* [Work instructions]
Please restate, word for word, the lines below that begin at the one with "where the power" and end at the one with "met4,0,0.28". Leave out all other lines.

* [Source material]
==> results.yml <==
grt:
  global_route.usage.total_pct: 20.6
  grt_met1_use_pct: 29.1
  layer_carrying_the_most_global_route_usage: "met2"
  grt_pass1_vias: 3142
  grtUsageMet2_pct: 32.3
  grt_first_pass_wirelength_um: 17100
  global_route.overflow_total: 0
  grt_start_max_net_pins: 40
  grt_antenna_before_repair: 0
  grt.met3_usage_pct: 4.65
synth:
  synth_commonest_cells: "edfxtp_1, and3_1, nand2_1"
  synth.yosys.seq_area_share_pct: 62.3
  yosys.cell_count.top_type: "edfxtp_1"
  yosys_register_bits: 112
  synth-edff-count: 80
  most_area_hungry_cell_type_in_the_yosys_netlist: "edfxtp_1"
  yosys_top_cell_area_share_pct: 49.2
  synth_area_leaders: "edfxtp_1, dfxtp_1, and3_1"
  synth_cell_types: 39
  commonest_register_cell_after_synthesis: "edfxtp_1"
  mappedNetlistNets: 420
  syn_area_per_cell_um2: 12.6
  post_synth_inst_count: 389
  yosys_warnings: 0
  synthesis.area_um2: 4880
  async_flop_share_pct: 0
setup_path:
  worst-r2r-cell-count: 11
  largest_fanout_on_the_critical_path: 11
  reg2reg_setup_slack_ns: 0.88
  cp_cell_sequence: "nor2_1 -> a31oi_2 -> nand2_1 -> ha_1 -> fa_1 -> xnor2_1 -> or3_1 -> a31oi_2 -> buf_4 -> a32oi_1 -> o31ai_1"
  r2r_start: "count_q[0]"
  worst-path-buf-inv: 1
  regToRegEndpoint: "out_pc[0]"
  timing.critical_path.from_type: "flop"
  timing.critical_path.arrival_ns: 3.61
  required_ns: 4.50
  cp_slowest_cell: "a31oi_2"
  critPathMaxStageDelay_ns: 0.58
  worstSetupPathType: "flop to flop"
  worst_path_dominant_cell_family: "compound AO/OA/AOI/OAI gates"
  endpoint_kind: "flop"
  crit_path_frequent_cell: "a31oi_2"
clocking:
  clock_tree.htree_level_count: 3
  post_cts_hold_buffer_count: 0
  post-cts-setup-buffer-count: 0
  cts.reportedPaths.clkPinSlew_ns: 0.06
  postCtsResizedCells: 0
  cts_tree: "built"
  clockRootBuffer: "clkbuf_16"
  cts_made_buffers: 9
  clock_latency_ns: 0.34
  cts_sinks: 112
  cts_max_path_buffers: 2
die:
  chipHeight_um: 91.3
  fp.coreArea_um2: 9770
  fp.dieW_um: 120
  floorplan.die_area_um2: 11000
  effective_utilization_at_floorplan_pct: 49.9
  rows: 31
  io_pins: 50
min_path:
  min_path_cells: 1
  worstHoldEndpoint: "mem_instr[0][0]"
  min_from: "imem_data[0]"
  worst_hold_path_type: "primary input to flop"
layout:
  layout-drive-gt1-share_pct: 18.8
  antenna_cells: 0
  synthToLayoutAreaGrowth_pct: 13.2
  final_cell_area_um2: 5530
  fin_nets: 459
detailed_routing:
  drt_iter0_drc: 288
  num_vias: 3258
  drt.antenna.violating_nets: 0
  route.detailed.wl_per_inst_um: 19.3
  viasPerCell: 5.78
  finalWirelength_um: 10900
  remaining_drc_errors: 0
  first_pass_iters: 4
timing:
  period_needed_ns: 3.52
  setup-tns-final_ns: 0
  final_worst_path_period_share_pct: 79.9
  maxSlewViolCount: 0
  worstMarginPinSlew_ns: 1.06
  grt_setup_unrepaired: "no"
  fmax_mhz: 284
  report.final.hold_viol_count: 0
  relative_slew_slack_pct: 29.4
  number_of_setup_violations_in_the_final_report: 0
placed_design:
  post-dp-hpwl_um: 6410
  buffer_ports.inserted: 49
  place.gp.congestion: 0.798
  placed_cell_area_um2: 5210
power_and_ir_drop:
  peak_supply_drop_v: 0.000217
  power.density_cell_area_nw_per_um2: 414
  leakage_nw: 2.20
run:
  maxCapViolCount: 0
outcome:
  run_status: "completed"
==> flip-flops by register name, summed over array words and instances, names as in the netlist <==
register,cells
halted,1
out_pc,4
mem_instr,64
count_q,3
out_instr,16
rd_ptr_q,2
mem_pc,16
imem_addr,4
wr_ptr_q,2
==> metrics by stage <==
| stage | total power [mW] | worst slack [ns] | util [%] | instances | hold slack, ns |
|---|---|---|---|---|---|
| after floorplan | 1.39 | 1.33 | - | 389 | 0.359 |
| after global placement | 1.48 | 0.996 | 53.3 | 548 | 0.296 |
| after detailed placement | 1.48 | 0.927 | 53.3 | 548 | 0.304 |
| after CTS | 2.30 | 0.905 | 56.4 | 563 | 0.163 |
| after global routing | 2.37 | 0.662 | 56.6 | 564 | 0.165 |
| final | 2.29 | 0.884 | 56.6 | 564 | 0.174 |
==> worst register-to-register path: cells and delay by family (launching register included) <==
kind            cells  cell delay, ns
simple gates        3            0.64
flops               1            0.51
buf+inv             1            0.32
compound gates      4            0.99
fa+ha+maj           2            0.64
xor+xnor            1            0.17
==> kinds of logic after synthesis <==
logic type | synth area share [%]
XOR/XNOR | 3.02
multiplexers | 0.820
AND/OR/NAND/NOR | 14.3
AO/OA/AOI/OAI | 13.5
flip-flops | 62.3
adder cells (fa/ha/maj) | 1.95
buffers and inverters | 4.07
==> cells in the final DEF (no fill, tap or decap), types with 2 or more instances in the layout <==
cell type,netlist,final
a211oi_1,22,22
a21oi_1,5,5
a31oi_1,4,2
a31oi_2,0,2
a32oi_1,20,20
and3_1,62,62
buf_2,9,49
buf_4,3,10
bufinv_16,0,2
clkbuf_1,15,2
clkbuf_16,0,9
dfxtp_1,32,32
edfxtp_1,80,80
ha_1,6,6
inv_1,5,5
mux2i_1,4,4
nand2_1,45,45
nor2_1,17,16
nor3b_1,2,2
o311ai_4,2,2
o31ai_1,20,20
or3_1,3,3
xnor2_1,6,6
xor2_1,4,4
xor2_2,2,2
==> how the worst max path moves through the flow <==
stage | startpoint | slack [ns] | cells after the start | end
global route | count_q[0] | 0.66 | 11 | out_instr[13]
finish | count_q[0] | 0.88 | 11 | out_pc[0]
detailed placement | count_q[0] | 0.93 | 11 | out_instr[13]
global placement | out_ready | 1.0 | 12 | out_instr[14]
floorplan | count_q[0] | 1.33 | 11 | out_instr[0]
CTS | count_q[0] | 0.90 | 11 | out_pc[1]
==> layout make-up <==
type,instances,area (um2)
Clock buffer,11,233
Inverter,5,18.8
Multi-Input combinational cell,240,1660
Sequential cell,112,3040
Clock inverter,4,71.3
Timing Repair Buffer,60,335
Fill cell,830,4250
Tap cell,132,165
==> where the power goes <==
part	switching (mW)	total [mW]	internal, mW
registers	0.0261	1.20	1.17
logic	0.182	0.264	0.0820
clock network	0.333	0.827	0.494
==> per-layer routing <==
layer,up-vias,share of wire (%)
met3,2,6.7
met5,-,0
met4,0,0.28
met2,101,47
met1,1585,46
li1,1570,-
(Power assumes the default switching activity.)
**config.mk**
```make
export PLATFORM = sky130hd
export DESIGN_NAME = pulse_train_gen
export DESIGN_NICKNAME = d
export VERILOG_FILES = /design/src/rtl/pulse_gen_pkg.sv /design/src/rtl/pulse_phase_counter.sv /design/src/rtl/pulse_train_gen.sv
export SDC_FILE = /design/constraint.sdc
export NUM_CORES = 1
export LEC_CHECK = 0
export CAP_MARGIN = 20
export CORE_MARGIN = 2
export CORE_UTILIZATION = 37
export CTS_CLUSTER_DIAMETER = 120
export CTS_CLUSTER_SIZE = 25
export DETAILED_ROUTE_END_ITERATION = 6
export PLACE_DENSITY_LB_ADDON = 0.3
export SLEW_MARGIN = 20
export SYNTH_ARGS = -nofsm -noshare
export SYNTH_HDL_FRONTEND = slang
export SYNTH_SLANG_ARGS = --single-unit
```
**constraint.sdc**
```tcl
create_clock -name clk -period 2.86 [get_ports clk]
set_input_delay 0.572 -clock clk [delete_from_list [all_inputs] [get_ports clk]]
set_output_delay 0.572 -clock clk [all_outputs]
set_load 0.01 [all_outputs]
```
**src/rtl/pulse_gen_pkg.sv**
```systemverilog
// Shared types and constants for the pulse train generator.
package pulse_gen_pkg;

    // Sequencer phases: waiting, start delay, pulse high, inter-pulse low
    typedef enum logic [1:0] {
        IDLE  = 2'd0,
        DELAY = 2'd1,
        HIGH  = 2'd2,
        LOW   = 2'd3
    } pulse_state_t;

    // Values of the mode input
    localparam logic MODE_BURST = 1'b0;
    localparam logic MODE_CONT  = 1'b1;

endpackage

```
**src/rtl/pulse_phase_counter.sv**
```systemverilog
// Loadable down-counter that times the DELAY, HIGH and LOW phases.
// Loading value V gives a zero flag after V further cycles, so a phase of
// length N is timed by loading N-1 on the edge that enters it.
module pulse_phase_counter #(
    parameter int CNT_W = 16
) (
    input  logic             clk,
    input  logic             rst_n,
    input  logic             load,
    input  logic [CNT_W-1:0] value,
    output logic             zero
);

    logic [CNT_W-1:0] count;

    // Load on phase entry, otherwise count down and rest at zero
    always_ff @(posedge clk) begin
        if (!rst_n) begin
            count <= '0;
        end else if (load) begin
            count <= value;
        end else if (count != '0) begin
            count <= count - CNT_W'(1);
        end
    end

    assign zero = (count == '0);

endmodule

```
**src/rtl/pulse_train_gen.sv**
```systemverilog
// Cycle-accurate pulse train generator with programmable start delay,
// high time, low time and pulse count, in burst or continuous mode.
// The FSM state drives the phase counter directly; every output is a
// register fed from the current state, so outputs trail the state by one
// cycle and no input reaches an output combinationally. The delay phase
// is therefore D state cycles long (skipped entirely when D is 0), which
// puts the first high output D+1 cycles after the start sample.
module pulse_train_gen
    import pulse_gen_pkg::*;
#(
    parameter int CNT_W = 16,
    parameter int NUM_W = 8
) (
    input  logic             clk,
    input  logic             rst_n,
    input  logic             enab,
    input  logic             mode,
    input  logic [NUM_W-1:0] n_pulses,
    input  logic [CNT_W-1:0] delay,
    input  logic [CNT_W-1:0] high_len,
    input  logic [CNT_W-1:0] low_len,
    output logic             pulses,
    output logic             busy,
    output logic             done,
    output logic [NUM_W-1:0] pulse_cnt
);

    pulse_state_t state;
    pulse_state_t next_state;

    logic             enab_q;
    logic             start_evt;

    // Configuration captured on the start cycle (lengths stored as length-1)
    logic             cfg_mode;
    logic [CNT_W-1:0] cfg_high_m1;
    logic [CNT_W-1:0] cfg_low_m1;

    // Live-input versions of the same lengths, used on the start cycle itself
    logic [CNT_W-1:0] high_m1_in;
    logic [CNT_W-1:0] low_m1_in;
    logic [CNT_W-1:0] delay_m1_in;

    logic [NUM_W-1:0] remaining;
    logic             stop_req;

    logic             phase_load;
    logic [CNT_W-1:0] phase_value;
    logic             phase_zero;

    logic             finish;
    logic             finish_q;
    logic             pulses_d;
    logic             busy_d;

    // A zero length behaves as one cycle, so both map to a count of 0
    assign high_m1_in  = (high_len == '0) ? '0 : high_len - CNT_W'(1);
    assign low_m1_in   = (low_len  == '0) ? '0 : low_len  - CNT_W'(1);
    assign delay_m1_in = delay - CNT_W'(1);

    // Rising edges of enab only count while the generator is idle
    assign start_evt = (state == IDLE) && enab && !enab_q;

    pulse_phase_counter #(
        .CNT_W (CNT_W)
    ) u_phase (
        .clk   (clk),
        .rst_n (rst_n),
        .load  (phase_load),
        .value (phase_value),
        .zero  (phase_zero)
    );

    // State register
    always_ff @(posedge clk) begin
        if (!rst_n) begin
            state <= IDLE;
        end else begin
            state <= next_state;
        end
    end

    // Next-state logic and detection of a normal completion
    always_comb begin
        next_state = state;
        finish     = 1'b0;
        case (state)
            IDLE: begin
                if (start_evt) begin
                    if ((mode == MODE_BURST) && (n_pulses == '0)) begin
                        finish = 1'b1;
                    end else if (delay == '0) begin
                        next_state = HIGH;
                    end else begin
                        next_state = DELAY;
                    end
                end
            end
            DELAY: begin
                if ((cfg_mode == MODE_CONT) && !enab) begin
                    next_state = IDLE;
                end else if (phase_zero) begin
                    next_state = HIGH;
                end
            end
            HIGH: begin
                if (phase_zero) begin
                    if (cfg_mode == MODE_BURST) begin
                        if (remaining == NUM_W'(1)) begin
                            next_state = IDLE;
                            finish     = 1'b1;
                        end else begin
                            next_state = LOW;
                        end
                    end else if (!enab) begin
                        next_state = IDLE;
                        finish     = 1'b1;
                    end else begin
                        next_state = LOW;
                    end
                end
            end
            LOW: begin
                if (phase_zero) begin
                    if ((cfg_mode == MODE_CONT) && (stop_req || !enab)) begin
                        next_state = IDLE;
                        finish     = 1'b1;
                    end else begin
                        next_state = HIGH;
                    end
                end
            end
            default: begin
                next_state = IDLE;
            end
        endcase
    end

    // Output decode: phase counter reload and the next values of the outputs
    always_comb begin
        phase_load  = (next_state != state);
        phase_value = '0;
        case (next_state)
            DELAY:   phase_value = delay_m1_in;
            HIGH:    phase_value = (state == IDLE) ? high_m1_in : cfg_high_m1;
            LOW:     phase_value = cfg_low_m1;
            default: phase_value = '0;
        endcase
        pulses_d = (state == HIGH);
        busy_d   = (state != IDLE);
    end

    // Edge detector history and start-cycle configuration capture
    always_ff @(posedge clk) begin
        if (!rst_n) begin
            enab_q      <= 1'b0;
            cfg_mode    <= MODE_BURST;
            cfg_high_m1 <= '0;
            cfg_low_m1  <= '0;
        end else begin
            enab_q <= enab;
            if (start_evt) begin
                cfg_mode    <= mode;
                cfg_high_m1 <= high_m1_in;
                cfg_low_m1  <= low_m1_in;
            end
        end
    end

    // Burst remaining-pulse counter and continuous-mode stop request
    always_ff @(posedge clk) begin
        if (!rst_n) begin
            remaining <= '0;
            stop_req  <= 1'b0;
        end else begin
            if (start_evt) begin
                remaining <= n_pulses;
            end else if ((state == HIGH) && (next_state == LOW)) begin
                remaining <= remaining - NUM_W'(1);
            end
            if (start_evt) begin
                stop_req <= 1'b0;
            end else if ((state == LOW) && (cfg_mode == MODE_CONT) && !enab) begin
                stop_req <= 1'b1;
            end
        end
    end

    // Saturating count of pulses, cleared on start and bumped on HIGH entry
    always_ff @(posedge clk) begin
        if (!rst_n) begin
            pulse_cnt <= '0;
        end else if (start_evt) begin
            pulse_cnt <= (next_state == HIGH) ? NUM_W'(1) : '0;
        end else if ((next_state == HIGH) && (state != HIGH)) begin
            if (pulse_cnt != '1) begin
                pulse_cnt <= pulse_cnt + NUM_W'(1);
            end
        end
    end

    // Registered outputs; done is delayed so it lands as pulses falls
    always_ff @(posedge clk) begin
        if (!rst_n) begin
            pulses   <= 1'b0;
            busy     <= 1'b0;
            finish_q <= 1'b0;
            done     <= 1'b0;
        end else begin
            pulses   <= pulses_d;
            busy     <= busy_d;
            finish_q <= finish;
            done     <= finish_q;
        end
    end

endmodule

```
==> qor.yml, run 1 <==
status: "complete, no violations"
grt_pass1_vias: 4982
cts_buffers: 9
start_kind: "input port"
criticalPathCategory: "in -> reg"
period_minus_slack_ns: 2.83
met1Wirelength_mm: 5.80
max_freq_ghz: 0.353
sw_frac_of_total: 0.327
drv_slew: 0
crit_chain: "clkdlybuf4s50_1 > or4_4 > or3_1 > nor3_2 > xnor2_1 > o31ai_2 > nand3_1 > a311oi_1"
final_cells: 936
grt_pass1_wl_mm: 22.9
portBuffers: 70
yosysWarnings: 0
clock-sinks: 73
nFillCells: 1039
drt_pre_antenna_iters: 5
dieArea_mm2: 0.0133
seqPwrFrac: 0.330
drt_iter0_markers: 333
fin_crit_sh: 0.991
clockBufferDepth: 2
whs_path_depth: 1
yosysTopAreaCellShare: 0.318
cp.depth: 8
start_util: 0.382
async_flop_share: 0
htreeDepth: 3
synth_flop_cell: "dfxtp_1"
fin_skew_ns: 0.00849
min_path_type: "reg -> reg"
syn-num-nets: 651
vias: 4961
grt_max_degree: 42
syn_area_per_cell_um2: 7.89
crit_arrival_ns: 3.08
drc: 0
dieWidth_um: 116
ant_nets: 0
relSlewSlack: 0.373
core-area_mm2: 0.0121
synthTopCellsByArea: "dfxtp_1 (32%), xnor2_1 (6.9%), nor2_1 (5.1%)"
synthCells: 583
yosys.area.top_type: "dfxtp_1"
worst_pin_slew_ns: 0.938
top_layer: "met4"
cts_tree: "done"
netlist-cell-type-count: 67
comb_power_share: 0.336
wl_met3_um: 726
die_h_um: 116
setup_viol: 0
wl_met2_mm: 7.43
layout.nets: 831
hpwlAfterDp_mm: 10.7
cp_max_fo: 5
pre_cts_ws_ns: -0.574
drv_cap: 0
routed_wl_mm: 14.3
p_leak_nw: 2.61
p_clk_frac: 0.334
p_int_mw: 2.53
synth_edf_count: 0
ys_seq_area_frac: 0.318
power_density_mw_per_mm2: 543
vias_per_cell: 5.30
clockRootBuffer: "clkbuf_16"
max_stage_delay_ns: 0.57
place.gp.congestion: 0.891
cpMaxStageDelayCell: "or4_4"
io_pins: 71
final_layout_size_suffix_gt1_frac: 0.253
fin_ws_ns: 0.0261
cp-end-kind: "register"
gr-usage-all-layers: 0.216
place_inst: 914
antenna_found_initial: 0
globalRouteOverflowTotal: 0
area_growth_pct: 50.5
clkLatencyLatePin_ns: 0.35
diodes: 0
yosys_register_bits: 73
vdd_drop_max_v: 0.000316
cp.required_ns: 3.11
clk_pin_slew_ns: 0.06
crit_buf_inv: 1
p_sw_mw: 1.23
power_mw: 3.76
num_rows: 40
fin_setup_tns_ns: 0
synth_area_mm2: 0.00460
cp_top_family: "simple AND/OR/NAND/NOR gates"
r2r_cells: 10
finalHoldViolCount: 0
drt-wirelength-per-cell_um: 15.2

* [Your solution]
==> where the power goes <==
part	switching (mW)	total [mW]	internal, mW
registers	0.0261	1.20	1.17
logic	0.182	0.264	0.0820
clock network	0.333	0.827	0.494
==> per-layer routing <==
layer,up-vias,share of wire (%)
met3,2,6.7
met5,-,0
met4,0,0.28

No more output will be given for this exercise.